I have a code like below. Although it works, I want to know more compact implementation. Is it possible to implement this code as one or two liners?
all_keys = []
dic_list = [{'apple': None, 'banana': None}, {'grape': 1, 'apple':None}]
for d in dic_list:
for k in d.keys():
if k not in all_keys: all_keys.append(k)
print(all_keys) # ['apple', 'banana', 'grape'] all unique keys
Simply use set.union
across the dictionaries:
>>> set().union(*dic_list)
{'apple', 'banana', 'grape'}
This approach is much faster than a double loop (such as set( val for dic in dic_list for val in dic.keys()))
)
This should do what you want:
list(set( val for dic in dic_list for val in dic.keys()))
Output:
['grape', 'apple', 'banana']
You could use a set (marked by curly braces {}
), which enforces that elements are not repeated:
all_keys = {k for d in dic_list for k in d.keys()}
# {'apple', 'banana', 'grape'}
This strategy is more efficient than looping, and the intent is much clearer.
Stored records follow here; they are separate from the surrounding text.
`src/rtl/fetch_unit.sv`:
```
// ============================================================================
//  Module   : fetch_unit
//  Purpose  : Single-outstanding instruction fetch FSM (REQ/WAIT/VALID/FAULT)
//             with a retired-instruction counter. Optional misaligned-PC trap
//             is enabled by defining MISALIGN_TRAP_EN.
//  Revision : 1.0 - initial release
// ============================================================================
`default_nettype none

module fetch_unit #(
   parameter logic [31:0] RESET_PC = 32'h0000_0000
) (
   input  logic        clk,
   input  logic        rst,
   input  logic [31:0] pc_next,
   input  logic        instr_ready,
   output logic        imem_req,
   output logic [31:0] imem_addr,
   input  logic        imem_gnt,
   input  logic        imem_rvalid,
   input  logic [31:0] imem_rdata,
   output logic [31:0] pc,
   output logic [31:0] instr,
   output logic        instr_valid,
   output logic [31:0] fetch_count,
   output logic        fetch_fault
);

   localparam logic [31:0] NOP_INSTR = 32'h0000_0013;

   typedef enum logic [1:0] {
      S_REQ   = 2'd0,
      S_WAIT  = 2'd1,
      S_VALID = 2'd2,
      S_FAULT = 2'd3
   } state_t;

   state_t      state_q, state_d;
   logic [31:0] pc_q, pc_d;
   logic [31:0] instr_q, instr_d;
   logic [31:0] count_q, count_d;

`ifdef MISALIGN_TRAP_EN
   logic        fault_q, fault_d;
`else
   logic        unused_pc_lsbs;
   assign unused_pc_lsbs = ^pc_next[1:0];
`endif

   always_comb begin
      state_d = state_q;
      pc_d    = pc_q;
      instr_d = instr_q;
      count_d = count_q;
`ifdef MISALIGN_TRAP_EN
      fault_d = fault_q;
`endif
      unique case (state_q)
         S_REQ: begin
            if (imem_gnt) state_d = S_WAIT;
         end
         S_WAIT: begin
            if (imem_rvalid) begin
               instr_d = imem_rdata;
               state_d = S_VALID;
            end
         end
         S_VALID: begin
            if (instr_ready) begin
               // Counter is free-running modulo 2^32; wrap has no side effects.
               count_d = count_q + 32'd1;
`ifdef MISALIGN_TRAP_EN
               pc_d = pc_next;
               if (pc_next[1:0] != 2'b00) begin
                  fault_d = 1'b1;
                  state_d = S_FAULT;
               end else begin
                  state_d = S_REQ;
               end
`else
               pc_d    = {pc_next[31:2], 2'b00};
               state_d = S_REQ;
`endif
            end
         end
         S_FAULT: begin
            state_d = S_FAULT;
         end
         default: begin
            state_d = S_REQ;
         end
      endcase
   end

   always_ff @(posedge clk) begin
      if (rst) begin
         state_q <= S_REQ;
         pc_q    <= RESET_PC;
         instr_q <= NOP_INSTR;
         count_q <= 32'd0;
`ifdef MISALIGN_TRAP_EN
         fault_q <= 1'b0;
`endif
      end else begin
         state_q <= state_d;
         pc_q    <= pc_d;
         instr_q <= instr_d;
         count_q <= count_d;
`ifdef MISALIGN_TRAP_EN
         fault_q <= fault_d;
`endif
      end
   end

   assign imem_req    = (state_q == S_REQ);
   assign instr_valid = (state_q == S_VALID);
   assign imem_addr   = pc_q;
   assign pc          = pc_q;
   assign instr       = instr_q;
   assign fetch_count = count_q;
`ifdef MISALIGN_TRAP_EN
   assign fetch_fault = fault_q;
`else
   assign fetch_fault = 1'b0;
`endif

endmodule

`default_nettype wire

```
[config.mk]
export PLATFORM = sky130hd
export DESIGN_NAME = sr164_load_ctrl
export DESIGN_NICKNAME = d
export VERILOG_FILES = /design/src/rtl/sr164_pkg.sv /design/src/rtl/sr164_rr_arb.sv /design/src/rtl/sr164_load_ctrl.sv
export SDC_FILE = /design/constraint.sdc
export NUM_CORES = 1
export LEC_CHECK = 0
export CAP_MARGIN = 20
export CELL_PAD_IN_SITES_DETAIL_PLACEMENT = 1
export CELL_PAD_IN_SITES_GLOBAL_PLACEMENT = 1
export CORE_MARGIN = 2
export CORE_UTILIZATION = 37
export CTS_CLUSTER_SIZE = 25
export DETAILED_ROUTE_END_ITERATION = 16
export GPL_TIMING_DRIVEN = 0
export HOLD_SLACK_MARGIN = 0.15
export PLACE_DENSITY_LB_ADDON = 0.1
export RECOVER_POWER = 100
export SLEW_MARGIN = 15
export SYNTH_ARGS = -nofsm -noshare
export SYNTH_HDL_FRONTEND = slang
export SYNTH_SLANG_ARGS = --single-unit
[constraint.sdc]
create_clock -name clk -period 2.1 [get_ports clk]
set_input_delay 0.315 -clock clk [delete_from_list [all_inputs] [get_ports clk]]
set_output_delay 0.315 -clock clk [all_outputs]
set_load 0.005 [all_outputs]
[src/rtl/sr164_pkg.sv]
// Shared constants and width helpers for the 74164 chain load controller.
package sr164_pkg;

    typedef logic [1:0] state_t;

    localparam state_t ST_IDLE  = 2'd0;
    localparam state_t ST_CLEAR = 2'd1;
    localparam state_t ST_SHIFT = 2'd2;
    localparam state_t ST_DONE  = 2'd3;

    function automatic int chain_bits(input int chain_bytes);
        return 8 * chain_bytes;
    endfunction

    function automatic int id_width(input int num_req);
        return (num_req > 1) ? $clog2(num_req) : 1;
    endfunction

    function automatic int bit_cnt_width(input int n);
        return $clog2(n + 1);
    endfunction

    // Guarded so an illegal CLK_DIV still elaborates far enough to hit the range check.
    function automatic int phase_width(input int clk_div);
        return (clk_div >= 1) ? $clog2(2 * clk_div) : 1;
    endfunction

endpackage

[src/rtl/sr164_rr_arb.sv]
// Round-robin arbiter: combinational grant from the valid vector, pointer advances past each accepted index.
module sr164_rr_arb
    import sr164_pkg::*;
#(
    parameter  int NUM_REQ = 2,
    localparam int IDW     = id_width(NUM_REQ)
) (
    input  logic               clk,
    input  logic               clr_n,
    input  logic [NUM_REQ-1:0] valid,
    input  logic               accept,
    output logic               any,
    output logic [NUM_REQ-1:0] grant,
    output logic [IDW-1:0]     grant_id
);

    logic [IDW-1:0] ptr_reg;
    logic [IDW-1:0] ptr_next;

    // First pass searches from the pointer upward, second pass wraps to the low indices.
    always_comb begin
        any      = 1'b0;
        grant_id = '0;
        for (int i = 0; i < NUM_REQ; i++) begin
            if (!any && valid[i] && (i >= int'(ptr_reg))) begin
                any      = 1'b1;
                grant_id = IDW'(i);
            end
        end
        for (int i = 0; i < NUM_REQ; i++) begin
            if (!any && valid[i]) begin
                any      = 1'b1;
                grant_id = IDW'(i);
            end
        end
    end

    genvar gi;
    for (gi = 0; gi < NUM_REQ; gi++) begin : g_grant
        assign grant[gi] = any && (grant_id == IDW'(gi));
    end

    always_comb begin
        ptr_next = ptr_reg;
        if (accept) begin
            ptr_next = (int'(grant_id) == NUM_REQ - 1) ? '0 : grant_id + IDW'(1);
        end
    end

    always_ff @(posedge clk or negedge clr_n) begin
        if (!clr_n) begin
            ptr_reg <= '0;
        end else begin
            ptr_reg <= ptr_next;
        end
    end

endmodule

[src/rtl/sr164_load_ctrl.sv]
// Loads parallel words from several requesters into a cascaded 74164 chain, MSB first,
// with an optional chain clear ahead of the shift.
module sr164_load_ctrl
    import sr164_pkg::*;
#(
    parameter  int NUM_REQ     = 2,
    parameter  int CHAIN_BYTES = 1,
    parameter  int CLK_DIV     = 4,
    localparam int N           = chain_bits(CHAIN_BYTES),
    localparam int IDW         = id_width(NUM_REQ)
) (
    input  logic                 clk,
    input  logic                 clr_n,
    input  logic [NUM_REQ-1:0]   req_valid,
    input  logic [NUM_REQ-1:0]   req_clear,
    input  logic [NUM_REQ*N-1:0] req_data,
    output logic [NUM_REQ-1:0]   req_ready,
    output logic                 sr_clk,
    output logic                 sr_a,
    output logic                 sr_b,
    output logic                 sr_clr_n,
    output logic                 busy,
    output logic                 done,
    output logic [IDW-1:0]       done_id
);

    localparam int BW = bit_cnt_width(N);
    localparam int PW = phase_width(CLK_DIV);

    localparam logic [PW-1:0] CLEAR_LAST = PW'(CLK_DIV - 1);
    localparam logic [PW-1:0] PHASE_LAST = PW'(2 * CLK_DIV - 1);
    localparam logic [PW-1:0] RISE_PHASE = PW'(CLK_DIV);
    localparam logic [BW-1:0] BIT_LAST   = BW'(N - 1);

    if (CLK_DIV < 1) begin : g_bad_clk_div
        $error("sr164_load_ctrl: CLK_DIV must be >= 1");
    end
    if (NUM_REQ < 1) begin : g_bad_num_req
        $error("sr164_load_ctrl: NUM_REQ must be >= 1");
    end

    state_t         state_reg, state_next;
    logic [PW-1:0]  phase_reg, phase_next;
    logic [BW-1:0]  bit_reg, bit_next;
    logic [N-1:0]   word_reg, word_next;
    logic [IDW-1:0] id_reg, id_next;
    logic           sr_clk_reg, sr_a_reg, sr_clr_n_reg, done_reg;

    logic               any_valid;
    logic               accept;
    logic [NUM_REQ-1:0] grant;
    logic [IDW-1:0]     grant_id;
    logic [N-1:0]       grant_word;
    logic [N-1:0]       req_words [NUM_REQ];

    genvar gi;
    for (gi = 0; gi < NUM_REQ; gi++) begin : g_words
        assign req_words[gi] = req_data[gi*N +: N];
    end

    always_comb begin
        grant_word = '0;
        for (int i = 0; i < NUM_REQ; i++) begin
            if (grant[i]) begin
                grant_word = req_words[i];
            end
        end
    end

    sr164_rr_arb #(
        .NUM_REQ (NUM_REQ)
    ) u_arb (
        .clk      (clk),
        .clr_n    (clr_n),
        .valid    (req_valid),
        .accept   (accept),
        .any      (any_valid),
        .grant    (grant),
        .grant_id (grant_id)
    );

    // sr_clr_n_reg is low only in reset and CLEAR, so it also holds off grants until the first clk after reset.
    assign accept    = (state_reg == ST_IDLE) && sr_clr_n_reg && any_valid;
    assign req_ready = accept ? grant : '0;

    always_comb begin
        state_next = state_reg;
        phase_next = phase_reg;
        bit_next   = bit_reg;
        word_next  = word_reg;
        id_next    = id_reg;
        case (state_reg)
            ST_IDLE: begin
                if (accept) begin
                    word_next  = grant_word;
                    id_next    = grant_id;
                    phase_next = '0;
                    bit_next   = '0;
                    state_next = |(req_clear & grant) ? ST_CLEAR : ST_SHIFT;
                end
            end
            ST_CLEAR: begin
                if (phase_reg == CLEAR_LAST) begin
                    phase_next = '0;
                    state_next = ST_SHIFT;
                end else begin
                    phase_next = phase_reg + PW'(1);
                end
            end
            ST_SHIFT: begin
                if (phase_reg == PHASE_LAST) begin
                    phase_next = '0;
                    word_next  = word_reg << 1;
                    bit_next   = bit_reg + BW'(1);
                    if (bit_reg == BIT_LAST) begin
                        state_next = ST_DONE;
                    end
                end else begin
                    phase_next = phase_reg + PW'(1);
                end
            end
            ST_DONE: begin
                state_next = ST_IDLE;
            end
            default: begin
                state_next = ST_IDLE;
            end
        endcase
    end

    // Chain-facing outputs are registered from the next-state values so they line up with the state they belong to.
    always_ff @(posedge clk or negedge clr_n) begin
        if (!clr_n) begin
            state_reg    <= ST_IDLE;
            phase_reg    <= '0;
            bit_reg      <= '0;
            word_reg     <= '0;
            id_reg       <= '0;
            sr_clk_reg   <= 1'b0;
            sr_a_reg     <= 1'b0;
            sr_clr_n_reg <= 1'b0;
            done_reg     <= 1'b0;
        end else begin
            state_reg    <= state_next;
            phase_reg    <= phase_next;
            bit_reg      <= bit_next;
            word_reg     <= word_next;
            id_reg       <= id_next;
            sr_clk_reg   <= (state_next == ST_SHIFT) && (phase_next >= RISE_PHASE);
            sr_a_reg     <= (state_next == ST_SHIFT) && word_next[N-1];
            sr_clr_n_reg <= (state_next != ST_CLEAR);
            done_reg     <= (state_next == ST_DONE);
        end
    end

    assign sr_clk   = sr_clk_reg;
    assign sr_a     = sr_a_reg;
    assign sr_b     = 1'b1;
    assign sr_clr_n = sr_clr_n_reg;
    assign busy     = (state_reg != ST_IDLE);
    assign done     = done_reg;
    assign done_id  = id_reg;

endmodule

==> flow_summary.toml, run 1 <==
[outcome]
status = "complete, no violations"

[clocking]
clock_path_buffers = 2
cts_tree = "yes"
clk_latency_ns = 0.33
htree_levels = 1
root_buffer = "clkbuf_4"
clk_pin_slew_worst_paths_ns = 0.13
cts_buffers = 3
clock_sinks = 23

[floorplan]
start_util_pct = 38.17
dieArea_um2 = 3899
die_w_um = 62.44
io_pins = 31
core_um2 = 3311
num_rows = 21
die_y_um = 62.44

[sta]
slew_violations = 0
whs_ns = 0.4989
timing.fmax_ghz = 0.4967
rsz0062_at_grt = "false"
relSlewSlack_pct = 15.17
fin_crit_ns = 2.013
skew_ns = 0.01000
setup_slack_ns = 0.08683
setup_viol = 0
hold_viol = 0
period_share_pct = 95.87
tns_ns = 0
tightest_slew_ns = 1.272

[layout]
largest_reg_flops = 8
final_cell_mix = "dfrtp_1 (23), clkdlybuf4s50_1 (20), a21oi_1 (8), a22oi_1 (8), o21ai_0 (8)"
regArea_um2 = 575.6
final_cell_area_um2 = 1677
layout_commonest_cell = "dfrtp_1"
fillerInstances = 393
drive_gt1_share_pct = 15.09
syn2layout_area_growth_pct = 32.67
multi_input_area_um2 = 614.3
layout.nets = 187
antenna_cells = 0

[critical_path]
crit_buf_inv = 3
end_kind = "output port"
arrival_ns = 1.70
criticalPathCategory = "reg -> out"
path_cells = "clkbuf_4 -> nor2_2 -> inv_1 -> clkdlybuf4s50_1"
cpLargestDelayFamily = "buffers and inverters"
crit_path_start_kind = "flip-flop"
cp.required_ns = 1.78
cp_slowest_cell = "dfrtp_1"
critPathMaxFanout = 10
reg2reg_slack_ns = 0.19
max_stage_delay_ns = 0.49

[detailed_routing]
vias = 1096
routed_wl_um = 3394
drt-vias-per-instance = 5.346
drtAntennaViolNets = 0
drc = 0
drt_iter0_drc = 40
wl_per_cell_um = 16.56
first_pass_iters = 4

[synthesis]
syn_nets = 148
netlist_area_um2 = 1264
yosys_most_used_dff = "dfrtp_1"
synth_top_area_cell = "dfrtp_1"
ys_ff_latch = 23
synth_cell_types = 44
synthTopCellsByArea = "dfrtp_1 (46%), ha_1 (5.0%), a32oi_1 (4.9%)"
syn_inst = 121
synthArstFlopShare_pct = 100.0
syn_area_per_cell_um2 = 10.44
synth_edf_count = 0
synth_top_area_share_pct = 45.54
ys_warn_count = 0
seq_area_frac_synth_pct = 45.54

[power_and_ir_drop]
powerDensity_nw_per_um2 = 439.5
p_leak_nw = 0.7489
irDropWorstVdd_v = 0.0002987
power_mw = 0.7369

[grt]
grt_pass1_wl_um = 5844
first_global_vias = 1225
grt_start_max_net_pins = 24
grt_usage_pct = 19.14
grt_antenna_before_repair = 0
grt_overflow = 0

[placement]
place.port_buffers = 29
gp_congestion = 0.7473
placed_area_um2 = 1612
pre_cts_slack_ns = -0.2756
dp_hpwl_um = 2432

[min_path]
hold_path.class = "reg -> reg"

[run]
cap_viol_max_count = 0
From the question, my inference is a shorter implementation which prints the keys in sorted manner.
dic_list = [{'apple': None, 'banana': None}, {'grape': 1, 'apple':2}]
all_keys = sorted({k for d in dic_list for k in d.keys()})
print(all_keys)
We can use python's powerful List/Set/Dictionary comprehensions to achieve this with relatively fewer lines of code.
Hope this helps.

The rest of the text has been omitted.